Addiction stories are brutal and tragic, but in the end they are just stories like any other life. We are creatures who have been handed an impossible task: to live in this world with our bodies and minds, and to not give up. Not even when everything hurts. When the pain is drowning you and you’ve never been able to be yourself long enough to find your own way out of it.
Recovery is a story, too. One you get to write if you are so very lucky. A story that has a beginning. A day when you stop lying. A day when you tell yourself the truth, finally. And it breaks open absolutely everything else. No more illusions. No more escapes. No more fantasizing instead of taking real action.
In my book of inspirational poetry, Luminae, I wrote a poem that goes like this:
If you are going to tell me the truth tell it to me all the way to the end. Tell it so complete that when we turn around and look over it it is impossible to go back to the way it was before the telling.
And I have to say, I had no idea how insanely prescient that poem was. Once I told my ugliest truth, there was never any going back. I have always said that Luminae was guiding me toward a recovery I couldn’t see coming. The messages I was channeling when I wrote that book are astounding to me now. The concept of the book comes from ‘lumen naturae’ a Jungian term which refers to ‘the light of the darkness itself.’

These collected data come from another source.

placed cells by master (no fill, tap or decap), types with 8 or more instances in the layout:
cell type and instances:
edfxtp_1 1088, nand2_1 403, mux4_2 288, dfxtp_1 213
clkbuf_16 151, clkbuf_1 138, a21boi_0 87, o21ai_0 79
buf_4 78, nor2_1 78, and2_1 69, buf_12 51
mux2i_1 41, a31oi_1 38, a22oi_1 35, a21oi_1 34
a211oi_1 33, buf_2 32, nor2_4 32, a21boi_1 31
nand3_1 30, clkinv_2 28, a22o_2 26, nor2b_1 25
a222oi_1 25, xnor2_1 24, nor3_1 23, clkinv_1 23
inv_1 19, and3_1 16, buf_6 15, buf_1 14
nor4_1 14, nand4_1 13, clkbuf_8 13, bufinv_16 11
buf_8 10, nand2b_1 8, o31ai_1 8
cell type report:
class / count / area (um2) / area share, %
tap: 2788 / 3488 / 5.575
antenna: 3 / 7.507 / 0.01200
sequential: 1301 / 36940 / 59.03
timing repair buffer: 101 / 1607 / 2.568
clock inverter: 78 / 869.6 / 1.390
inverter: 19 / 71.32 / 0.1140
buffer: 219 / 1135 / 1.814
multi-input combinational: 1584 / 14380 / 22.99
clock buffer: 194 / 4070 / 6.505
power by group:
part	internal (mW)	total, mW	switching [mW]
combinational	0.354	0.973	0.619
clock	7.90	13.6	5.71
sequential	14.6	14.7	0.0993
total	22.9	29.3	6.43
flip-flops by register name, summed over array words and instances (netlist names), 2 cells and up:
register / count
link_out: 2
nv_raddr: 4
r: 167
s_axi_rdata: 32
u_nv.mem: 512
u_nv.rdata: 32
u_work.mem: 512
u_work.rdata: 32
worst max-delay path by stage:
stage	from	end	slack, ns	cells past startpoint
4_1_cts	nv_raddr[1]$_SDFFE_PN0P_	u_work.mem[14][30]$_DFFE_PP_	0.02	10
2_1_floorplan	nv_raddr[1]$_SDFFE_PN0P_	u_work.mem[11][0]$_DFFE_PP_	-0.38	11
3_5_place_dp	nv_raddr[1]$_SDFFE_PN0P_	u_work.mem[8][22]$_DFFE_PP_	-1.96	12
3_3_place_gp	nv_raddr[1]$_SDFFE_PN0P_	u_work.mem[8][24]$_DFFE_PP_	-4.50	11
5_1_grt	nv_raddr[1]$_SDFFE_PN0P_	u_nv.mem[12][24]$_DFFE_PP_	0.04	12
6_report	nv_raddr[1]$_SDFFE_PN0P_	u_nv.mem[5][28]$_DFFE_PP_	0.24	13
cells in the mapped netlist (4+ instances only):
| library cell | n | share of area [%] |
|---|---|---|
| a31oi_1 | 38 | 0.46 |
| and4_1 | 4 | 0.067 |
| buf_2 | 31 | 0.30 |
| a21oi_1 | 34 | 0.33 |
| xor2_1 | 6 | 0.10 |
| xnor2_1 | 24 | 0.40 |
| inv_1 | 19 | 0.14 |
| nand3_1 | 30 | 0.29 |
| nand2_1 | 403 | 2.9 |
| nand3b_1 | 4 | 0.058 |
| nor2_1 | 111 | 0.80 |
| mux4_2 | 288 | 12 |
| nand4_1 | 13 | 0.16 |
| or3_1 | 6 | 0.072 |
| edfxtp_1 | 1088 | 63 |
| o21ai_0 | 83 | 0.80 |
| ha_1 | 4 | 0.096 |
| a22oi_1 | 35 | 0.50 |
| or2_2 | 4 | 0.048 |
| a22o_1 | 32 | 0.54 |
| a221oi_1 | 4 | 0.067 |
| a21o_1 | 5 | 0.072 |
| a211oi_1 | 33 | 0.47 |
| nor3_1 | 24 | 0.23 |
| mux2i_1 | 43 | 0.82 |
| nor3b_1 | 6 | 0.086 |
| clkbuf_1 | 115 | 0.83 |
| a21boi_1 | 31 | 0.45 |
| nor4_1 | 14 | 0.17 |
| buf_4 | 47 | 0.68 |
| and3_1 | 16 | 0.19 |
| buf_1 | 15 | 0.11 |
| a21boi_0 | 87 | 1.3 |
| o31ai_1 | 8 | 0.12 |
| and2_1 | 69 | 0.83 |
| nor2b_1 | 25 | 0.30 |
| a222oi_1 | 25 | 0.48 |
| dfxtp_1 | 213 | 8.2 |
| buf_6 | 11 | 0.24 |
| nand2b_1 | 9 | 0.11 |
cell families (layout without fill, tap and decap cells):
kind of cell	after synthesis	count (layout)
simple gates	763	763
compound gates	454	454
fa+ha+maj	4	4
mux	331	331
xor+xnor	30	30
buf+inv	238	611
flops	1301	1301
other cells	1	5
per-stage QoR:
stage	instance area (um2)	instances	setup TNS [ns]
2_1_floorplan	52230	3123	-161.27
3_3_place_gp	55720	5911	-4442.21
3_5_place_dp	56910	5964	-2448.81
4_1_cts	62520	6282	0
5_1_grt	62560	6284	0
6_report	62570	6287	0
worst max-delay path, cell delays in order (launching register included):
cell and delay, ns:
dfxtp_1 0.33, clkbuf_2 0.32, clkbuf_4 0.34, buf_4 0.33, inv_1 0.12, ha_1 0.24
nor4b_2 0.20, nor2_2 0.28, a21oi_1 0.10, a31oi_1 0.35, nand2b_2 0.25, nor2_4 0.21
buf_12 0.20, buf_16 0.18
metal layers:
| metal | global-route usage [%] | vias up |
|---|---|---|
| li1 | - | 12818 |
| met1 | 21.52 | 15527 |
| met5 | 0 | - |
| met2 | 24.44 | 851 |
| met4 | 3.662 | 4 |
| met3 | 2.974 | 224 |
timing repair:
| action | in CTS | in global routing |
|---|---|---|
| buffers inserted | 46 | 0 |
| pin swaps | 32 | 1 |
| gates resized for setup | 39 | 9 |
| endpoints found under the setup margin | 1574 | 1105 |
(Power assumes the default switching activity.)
==> src/common/ldi_pkg.sv <==
// Shared constants for the LED dimmer target: register map, field layout,
// reset values, selector codes, bus states and dimming timing.
// Assumes a single 250 MHz system clock; no other package is needed.
package ldi_pkg;

    // Register indices carried in the low nibble of the pointer byte
    localparam logic [3:0] REG_PIN_LO   = 4'h0;
    localparam logic [3:0] REG_PIN_HI   = 4'h1;
    localparam logic [3:0] REG_RATE_A   = 4'h2;
    localparam logic [3:0] REG_DUTY_A   = 4'h3;
    localparam logic [3:0] REG_RATE_B   = 4'h4;
    localparam logic [3:0] REG_DUTY_B   = 4'h5;
    localparam logic [3:0] REG_SEL_0_3  = 4'h6;
    localparam logic [3:0] REG_SEL_4_7  = 4'h7;
    localparam logic [3:0] REG_SEL_8_11 = 4'h8;
    localparam logic [3:0] REG_SEL_12_15 = 4'h9;
    localparam logic [3:0] REG_FIRST_RW = 4'h2;
    localparam logic [3:0] REG_LAST     = 4'h9;

    // Pointer byte layout
    localparam int PTR_AUTO_INC_BIT = 4;
    localparam int PTR_INDEX_MSB    = 3;

    // Target address: fixed upper bits, three strap pins below
    localparam logic [3:0] TARGET_ADDR_HI = 4'hc;
    localparam logic       DIR_READ       = 1'b1;
    localparam logic [3:0] BITS_PER_BYTE  = 4'h8;

    // Reset values
    localparam logic [7:0] RATE_RESET = 8'h00;
    localparam logic [7:0] DUTY_RESET = 8'h80;
    localparam logic [7:0] SEL_RESET  = 8'h00;

    // Selector codes, two bits per output
    localparam logic [1:0] SEL_HIZ   = 2'b00;
    localparam logic [1:0] SEL_LOW   = 2'b01;
    localparam logic [1:0] SEL_DIM_A = 2'b10;
    localparam int         LED_COUNT = 16;

    // Synchroniser vector layout
    localparam int          SYNC_W     = 22;
    localparam int          SYNC_SCL   = 21;
    localparam int          SYNC_SDA   = 20;
    localparam int          SYNC_RSTN  = 19;
    localparam int          SYNC_ADDR_SELECT_2  = 18;
    localparam int          SYNC_ADDR_SELECT_0  = 16;
    localparam logic [21:0] SYNC_RESET = 22'h380000;

    // Dimming timing: period = (rate + 1) / 160 s, 256 phase steps per period
    localparam int          CLK_HZ          = 250_000_000;
    localparam int          DIM_PERIOD_DIV  = 160;
    localparam int          DIM_STEPS       = 256;
    localparam int          DIM_TICK_HZ     = DIM_PERIOD_DIV * DIM_STEPS;
    localparam int          DIM_TICK_CYCLES = CLK_HZ / DIM_TICK_HZ;
    localparam logic [7:0]  PHASE_LAST      = 8'(DIM_STEPS - 1);

    // Bus protocol states
    typedef enum logic [2:0] {
        ST_IDLE  = 3'b000,
        ST_ADDR  = 3'b001,
        ST_WRITE = 3'b010,
        ST_ACK   = 3'b011,
        ST_READ  = 3'b100,
        ST_RACK  = 3'b101
    } ldi_state_t;

endpackage

==> src/ldi_dim_channel.sv <==
// One dimming channel: prescaled phase counter and duty compare.
// Assumes a one-cycle tick at 256 * 160 Hz from the parent.
`timescale 1ns/10ps
module ldi_dim_channel (
    input  wire logic       clk,
    input  wire logic       rst,
    input  wire logic       tick,
    input  wire logic [7:0] rateDiv,
    input  wire logic [7:0] dutyLevel,
    output logic            dimOn
);

    logic [7:0] rateLat_q;
    logic [7:0] dutyLat_q;
    logic [7:0] preCnt_q;
    logic [7:0] phase_q;

    // Phase advances every rate+1 ticks, 256 steps make one period
    always_ff @(posedge clk) begin
        if (rst) begin
            rateLat_q <= ldi_pkg::RATE_RESET;
            dutyLat_q <= ldi_pkg::DUTY_RESET;
            preCnt_q  <= 8'h00;
            phase_q   <= 8'h00;
        end else if (tick) begin
            if (preCnt_q == rateLat_q) begin
                preCnt_q <= 8'h00;
                phase_q  <= phase_q + 8'h01;
                // New settings only at the period boundary, so no runt pulse
                if (phase_q == ldi_pkg::PHASE_LAST) begin
                    rateLat_q <= rateDiv;
                    dutyLat_q <= dutyLevel;
                end
            end else begin
                preCnt_q <= preCnt_q + 8'h01;
            end
        end
    end

    // On for duty/256 of the period
    always_ff @(posedge clk) begin
        if (rst) begin
            dimOn <= 1'b0;
        end else begin
            dimOn <= (phase_q < dutyLat_q);
        end
    end

endmodule // ldi_dim_channel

Not light separate from dark. Not light inside the dark, like a candle in a cave. No. The light which is the darkness. It is the phenomenon of the darkness and the light belonging to one another. Oneness. Wholeness. My life story. My addiction story which contains my recovery story.
They are not separate after all. They contain each other. There is no recovery without addiction. There is no light without darkness. This is why life can be so maddening, so tricky to get a handle on. Because every attempt to sever ourselves from ourselves, only delivers us back to ourselves.

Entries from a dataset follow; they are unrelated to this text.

--- src/arp_pkg.sv ---
/*
 * constants, field layouts and state types for the converter result
 * readout port.
 * assumes a single 125 mhz system clock and an apb register bus.
 */
package arp_pkg;

   // ========================================================
   // register map (byte addresses)
   // ========================================================
   localparam logic [11:0] ADDR_CFG    = 12'h000; // configuration, rw
   localparam logic [11:0] ADDR_STATUS = 12'h004; // live status, ro
   localparam logic [11:0] ADDR_RESULT = 12'h008; // last result, ro

   // ========================================================
   // timing
   // ========================================================
   localparam int          CLK_MHZ      = 125;  // system clock rate
   localparam int          CONV_TIME_NS = 1250; // conversion phase length
   localparam logic [15:0] CONV_CYCLES  =
      16'((CONV_TIME_NS * CLK_MHZ + 999) / 1000);
   localparam logic [7:0]  MCLK_BASE    = 8'h04; // half period per step

   // ========================================================
   // widths, positions and encodings
   // ========================================================
   localparam logic [4:0]  RES_BITS  = 5'h12;   // 18 result bits
   localparam logic [4:0]  LAST_BIT  = 5'h11;   // index of final bit
   localparam logic [1:0]  WID_18    = 2'h0;    // 18-bit parallel
   localparam logic [1:0]  WID_16    = 2'h1;    // 16-bit parallel
   localparam logic [1:0]  WID_8     = 2'h2;    // 8-bit parallel
   localparam logic [1:0]  WID_SER   = 2'h3;    // serial on the bus pins
   localparam logic [8:0]  CFG_RESET = 9'h000;  // config after reset

   // configuration register, bit 0 upward from the bottom field
   typedef struct packed {
      logic       chain_en;            // daisy chain enable
      logic       frame_inv;           // invert frame_valid
      logic       sclk_inv;            // invert generated clock
      logic [1:0] master_clk_divider;  // generated clock slow-down
      logic       clock_source_sel;    // 0 internal, 1 external
      logic       output_format_sel;   // 1 straight binary, except on the 18-bit parallel bus
      logic       width_sel_1;         // bus width select, high bit
      logic       width_sel_0;         // bus width select, low bit
   } arp_cfg_t;

   // complete state of the readout block
   typedef struct packed {
      logic [1:0]  cs_s;       // chip select n synchroniser
      logic [1:0]  rd_s;       // read strobe n synchroniser
      logic [1:0]  cnv_s;      // convert start n synchroniser
      logic [1:0]  sck_s;      // external serial clock synchroniser
      logic [1:0]  chn_s;      // readmode / chain input synchroniser
      logic        cnv_prev;   // previous synced convert start
      logic        sck_prev;   // previous synced serial clock
      logic        rd_prev;    // previous synced read strobe
      arp_cfg_t    cfg;        // software configuration
      logic        conv_busy;  // conversion phase running
      logic [15:0] conv_cnt;   // cycles left in conversion
      logic [17:0] result;     // last completed result
      logic [17:0] sr;         // serial shift register
      logic [4:0]  bit_cnt;    // bits shifted out so far
      logic        xfer;       // master transfer in progress
      logic        rdc_read;   // slave read began during conversion
      logic        chain_bit;  // chain input captured on rising edge
      logic [7:0]  mdiv_cnt;   // generated clock divider
      logic        sclk_int;   // generated clock level
      logic [1:0]  word_ptr;   // parallel word / byte pointer
      logic [17:0] data_o;     // parallel bus output
      logic        data_oe_n;  // bus / serial data enable, low drives
      logic        ser_o;      // serial data output
      logic        sclk_o;     // generated clock output
      logic        frame_o;    // frame valid output
      logic        mst_oe_n;   // clock / frame enable, low drives
      logic        busy_o;     // busy flag, conversion or read-after-conversion master shift
      logic        ovr_o;      // read overrun pulse
      logic [31:0] prdata;     // apb read data
      logic        pready;     // apb ready
      logic        pslverr;    // apb error
   } arp_state_t;

endpackage : arp_pkg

So you can write or drink or gamble or cheat or play mind games all you want, but there is no escape. The fucking around contains the finding out. There is nowhere to go and nothing you can do to ever completely lose yourself. The only question is: do you want to live in the glare of that reality, or in the shadowed blur of the illusion?
Either way, you are what you are.
And as for me, I don’t ever want to push me away again. The pain was too awful, as were the hangovers. And the writing? Eesh. The writing just wasn’t very good. Because even though I was in it, back then I was like a ring of stained water circling a drain. I was the drain and everything caught in it. Addiction is drowning in a tablespoon of water. It’s impossible and entirely real. And it takes forever to realize it's happening.
But if you do manage to catch a glimpse of your own self-deception, be grateful you are one of the lucky ones, and don’t hate it for its ugliness. Reach out and touch it, acknowledge it. It isn’t separate from your beauty. It’s within it. You see, that’s the thing about trying to pretend you can escape yourself. Every lie contains the truth.
"So you can write or drink or gamble or cheat or play mind games all you want, but there is no escape. The fucking around contains the finding out. There is nowhere to go and nothing you can do to ever completely lose yourself. The only question is: do you want to live in the glare of that reality, or in the shadowed blur of the illusion?
"Either way, you are what you are."
In the fall of 1997, I made one of my occasional "state of mind" mixtapes. When finished, I printed out a j-card, and glued a section of a photo (of a scrambled cable TV channel) to the front. On impulse, I grabbed one of those metallic-ink pens, and scribbled "The inescapable self…" underneath the photo.
That's what this piece reminds me of. The inescapable self.
Gripping and real piece of writing!
So good.
“there was nothing that anchored me to myself.” Gah, that’s it. That’s what writing is for me and why I keep doing it. I’m untethered otherwise.